### Assignment
Lift out each line of the data that holds "rdata".

# # #

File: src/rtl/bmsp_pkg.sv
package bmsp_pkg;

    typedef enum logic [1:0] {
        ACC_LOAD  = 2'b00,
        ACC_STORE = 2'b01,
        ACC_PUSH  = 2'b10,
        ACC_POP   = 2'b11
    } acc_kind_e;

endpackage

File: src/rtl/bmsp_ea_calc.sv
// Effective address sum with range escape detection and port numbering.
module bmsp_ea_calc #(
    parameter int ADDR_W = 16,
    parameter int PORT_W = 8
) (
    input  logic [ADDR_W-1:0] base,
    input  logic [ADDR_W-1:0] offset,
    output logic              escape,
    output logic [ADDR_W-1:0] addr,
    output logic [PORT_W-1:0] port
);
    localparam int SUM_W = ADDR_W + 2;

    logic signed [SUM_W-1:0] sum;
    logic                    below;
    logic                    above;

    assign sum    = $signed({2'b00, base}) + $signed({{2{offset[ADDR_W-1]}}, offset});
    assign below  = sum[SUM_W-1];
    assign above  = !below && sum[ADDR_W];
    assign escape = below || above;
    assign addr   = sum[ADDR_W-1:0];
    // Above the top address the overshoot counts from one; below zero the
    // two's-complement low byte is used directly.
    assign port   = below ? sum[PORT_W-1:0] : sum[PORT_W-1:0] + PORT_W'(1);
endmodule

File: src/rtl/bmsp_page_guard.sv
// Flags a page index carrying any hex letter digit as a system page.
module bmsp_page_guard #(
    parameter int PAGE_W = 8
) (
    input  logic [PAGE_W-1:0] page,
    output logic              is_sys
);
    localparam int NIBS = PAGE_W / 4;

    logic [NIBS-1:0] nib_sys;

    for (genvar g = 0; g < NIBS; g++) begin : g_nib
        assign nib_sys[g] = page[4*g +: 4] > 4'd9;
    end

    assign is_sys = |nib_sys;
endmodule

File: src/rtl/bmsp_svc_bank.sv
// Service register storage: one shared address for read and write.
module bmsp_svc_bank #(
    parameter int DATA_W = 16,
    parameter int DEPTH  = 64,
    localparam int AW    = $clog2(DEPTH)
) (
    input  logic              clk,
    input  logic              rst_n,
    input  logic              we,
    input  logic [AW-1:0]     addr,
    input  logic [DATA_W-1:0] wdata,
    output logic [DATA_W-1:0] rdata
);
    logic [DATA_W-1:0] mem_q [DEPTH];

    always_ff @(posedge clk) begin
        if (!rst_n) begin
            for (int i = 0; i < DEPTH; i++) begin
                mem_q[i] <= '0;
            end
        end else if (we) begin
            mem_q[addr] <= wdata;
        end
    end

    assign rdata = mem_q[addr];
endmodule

# # #

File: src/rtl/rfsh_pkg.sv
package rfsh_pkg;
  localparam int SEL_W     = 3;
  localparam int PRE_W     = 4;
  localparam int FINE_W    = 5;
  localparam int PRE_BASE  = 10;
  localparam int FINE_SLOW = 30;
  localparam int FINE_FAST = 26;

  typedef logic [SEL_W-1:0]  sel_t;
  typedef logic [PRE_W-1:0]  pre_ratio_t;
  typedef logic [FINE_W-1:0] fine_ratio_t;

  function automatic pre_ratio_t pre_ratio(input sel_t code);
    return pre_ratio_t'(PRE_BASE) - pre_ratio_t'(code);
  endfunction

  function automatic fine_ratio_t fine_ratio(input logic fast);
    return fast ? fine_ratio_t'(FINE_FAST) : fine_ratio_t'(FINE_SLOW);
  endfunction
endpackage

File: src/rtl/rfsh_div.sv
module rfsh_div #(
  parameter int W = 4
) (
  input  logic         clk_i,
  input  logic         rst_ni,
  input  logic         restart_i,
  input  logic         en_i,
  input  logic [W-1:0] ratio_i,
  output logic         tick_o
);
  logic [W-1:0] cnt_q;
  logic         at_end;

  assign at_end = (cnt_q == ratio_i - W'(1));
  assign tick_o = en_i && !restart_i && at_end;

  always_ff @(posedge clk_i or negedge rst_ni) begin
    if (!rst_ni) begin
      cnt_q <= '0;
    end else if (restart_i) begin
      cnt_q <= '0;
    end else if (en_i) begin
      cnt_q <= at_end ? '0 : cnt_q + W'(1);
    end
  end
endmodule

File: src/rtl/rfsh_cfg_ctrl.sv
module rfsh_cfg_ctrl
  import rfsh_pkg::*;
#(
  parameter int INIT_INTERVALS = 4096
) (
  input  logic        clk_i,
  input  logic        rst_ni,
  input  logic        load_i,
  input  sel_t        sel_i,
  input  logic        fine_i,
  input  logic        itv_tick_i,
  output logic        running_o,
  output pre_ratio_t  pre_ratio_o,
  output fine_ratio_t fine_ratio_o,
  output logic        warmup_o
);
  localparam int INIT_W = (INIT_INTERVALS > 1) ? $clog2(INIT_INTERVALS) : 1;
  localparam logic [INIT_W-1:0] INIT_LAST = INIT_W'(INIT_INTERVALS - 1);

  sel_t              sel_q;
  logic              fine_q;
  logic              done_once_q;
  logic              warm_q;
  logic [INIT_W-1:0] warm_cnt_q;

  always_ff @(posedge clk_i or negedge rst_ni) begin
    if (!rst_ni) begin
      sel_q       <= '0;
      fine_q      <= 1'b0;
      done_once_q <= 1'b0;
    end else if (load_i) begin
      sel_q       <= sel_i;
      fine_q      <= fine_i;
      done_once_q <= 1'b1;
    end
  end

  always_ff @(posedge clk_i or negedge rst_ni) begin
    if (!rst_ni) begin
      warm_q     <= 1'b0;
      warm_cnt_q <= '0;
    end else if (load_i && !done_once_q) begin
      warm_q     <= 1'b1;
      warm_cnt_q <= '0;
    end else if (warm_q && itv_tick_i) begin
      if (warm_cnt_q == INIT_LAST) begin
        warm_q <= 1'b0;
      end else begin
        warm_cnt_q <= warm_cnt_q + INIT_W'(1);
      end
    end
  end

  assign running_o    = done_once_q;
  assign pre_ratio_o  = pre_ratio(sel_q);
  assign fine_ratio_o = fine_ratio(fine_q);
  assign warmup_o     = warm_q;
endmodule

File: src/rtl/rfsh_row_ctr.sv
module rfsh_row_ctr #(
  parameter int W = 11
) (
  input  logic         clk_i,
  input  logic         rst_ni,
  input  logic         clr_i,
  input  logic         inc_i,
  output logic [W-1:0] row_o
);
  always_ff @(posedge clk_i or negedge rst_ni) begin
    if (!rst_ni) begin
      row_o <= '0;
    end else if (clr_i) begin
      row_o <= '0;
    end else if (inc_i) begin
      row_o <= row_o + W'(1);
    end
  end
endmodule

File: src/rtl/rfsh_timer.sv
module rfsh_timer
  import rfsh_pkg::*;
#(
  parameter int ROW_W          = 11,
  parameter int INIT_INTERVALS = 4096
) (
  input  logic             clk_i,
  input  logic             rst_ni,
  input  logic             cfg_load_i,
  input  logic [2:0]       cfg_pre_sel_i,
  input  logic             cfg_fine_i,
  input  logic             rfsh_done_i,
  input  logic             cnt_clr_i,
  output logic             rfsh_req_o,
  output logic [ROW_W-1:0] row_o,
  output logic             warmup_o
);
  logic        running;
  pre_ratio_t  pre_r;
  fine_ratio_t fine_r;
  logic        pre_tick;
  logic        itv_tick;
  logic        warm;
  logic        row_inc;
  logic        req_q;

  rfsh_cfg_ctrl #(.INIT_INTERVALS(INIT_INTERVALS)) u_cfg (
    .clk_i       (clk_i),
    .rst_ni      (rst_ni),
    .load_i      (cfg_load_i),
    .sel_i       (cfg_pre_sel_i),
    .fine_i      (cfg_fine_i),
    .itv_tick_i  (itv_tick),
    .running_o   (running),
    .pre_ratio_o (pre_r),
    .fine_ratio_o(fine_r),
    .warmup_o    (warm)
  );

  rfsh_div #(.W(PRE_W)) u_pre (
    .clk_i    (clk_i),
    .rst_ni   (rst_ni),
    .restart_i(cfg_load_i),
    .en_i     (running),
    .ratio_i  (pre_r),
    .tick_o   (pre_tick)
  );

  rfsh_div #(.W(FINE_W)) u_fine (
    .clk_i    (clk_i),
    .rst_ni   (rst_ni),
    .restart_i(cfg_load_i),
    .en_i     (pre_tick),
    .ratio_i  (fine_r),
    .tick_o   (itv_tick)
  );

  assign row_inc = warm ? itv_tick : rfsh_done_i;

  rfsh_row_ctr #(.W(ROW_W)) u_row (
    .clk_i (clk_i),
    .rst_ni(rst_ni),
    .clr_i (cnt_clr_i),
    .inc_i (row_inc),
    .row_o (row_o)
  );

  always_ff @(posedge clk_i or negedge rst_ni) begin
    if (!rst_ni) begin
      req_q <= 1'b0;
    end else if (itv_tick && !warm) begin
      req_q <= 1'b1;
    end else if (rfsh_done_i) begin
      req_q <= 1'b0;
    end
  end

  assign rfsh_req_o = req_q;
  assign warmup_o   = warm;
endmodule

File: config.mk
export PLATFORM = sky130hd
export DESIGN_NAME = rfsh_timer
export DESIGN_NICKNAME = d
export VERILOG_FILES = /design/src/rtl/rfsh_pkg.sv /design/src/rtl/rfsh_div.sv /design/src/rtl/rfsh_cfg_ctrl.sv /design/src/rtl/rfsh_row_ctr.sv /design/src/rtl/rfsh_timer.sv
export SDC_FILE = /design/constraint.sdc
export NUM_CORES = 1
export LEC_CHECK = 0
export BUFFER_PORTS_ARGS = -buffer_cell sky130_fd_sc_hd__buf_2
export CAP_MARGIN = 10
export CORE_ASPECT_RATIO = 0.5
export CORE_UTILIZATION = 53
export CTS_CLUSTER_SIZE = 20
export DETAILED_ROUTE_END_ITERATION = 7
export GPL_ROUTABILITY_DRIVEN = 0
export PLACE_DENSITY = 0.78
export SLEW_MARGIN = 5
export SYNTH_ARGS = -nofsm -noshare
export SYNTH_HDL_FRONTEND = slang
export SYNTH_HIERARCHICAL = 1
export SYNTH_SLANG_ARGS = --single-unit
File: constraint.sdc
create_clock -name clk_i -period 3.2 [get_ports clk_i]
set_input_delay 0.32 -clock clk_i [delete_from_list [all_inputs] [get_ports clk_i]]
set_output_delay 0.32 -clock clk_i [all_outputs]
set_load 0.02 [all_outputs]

# # #

### Written solution
    output logic [DATA_W-1:0] rdata
    assign rdata = mem_q[addr];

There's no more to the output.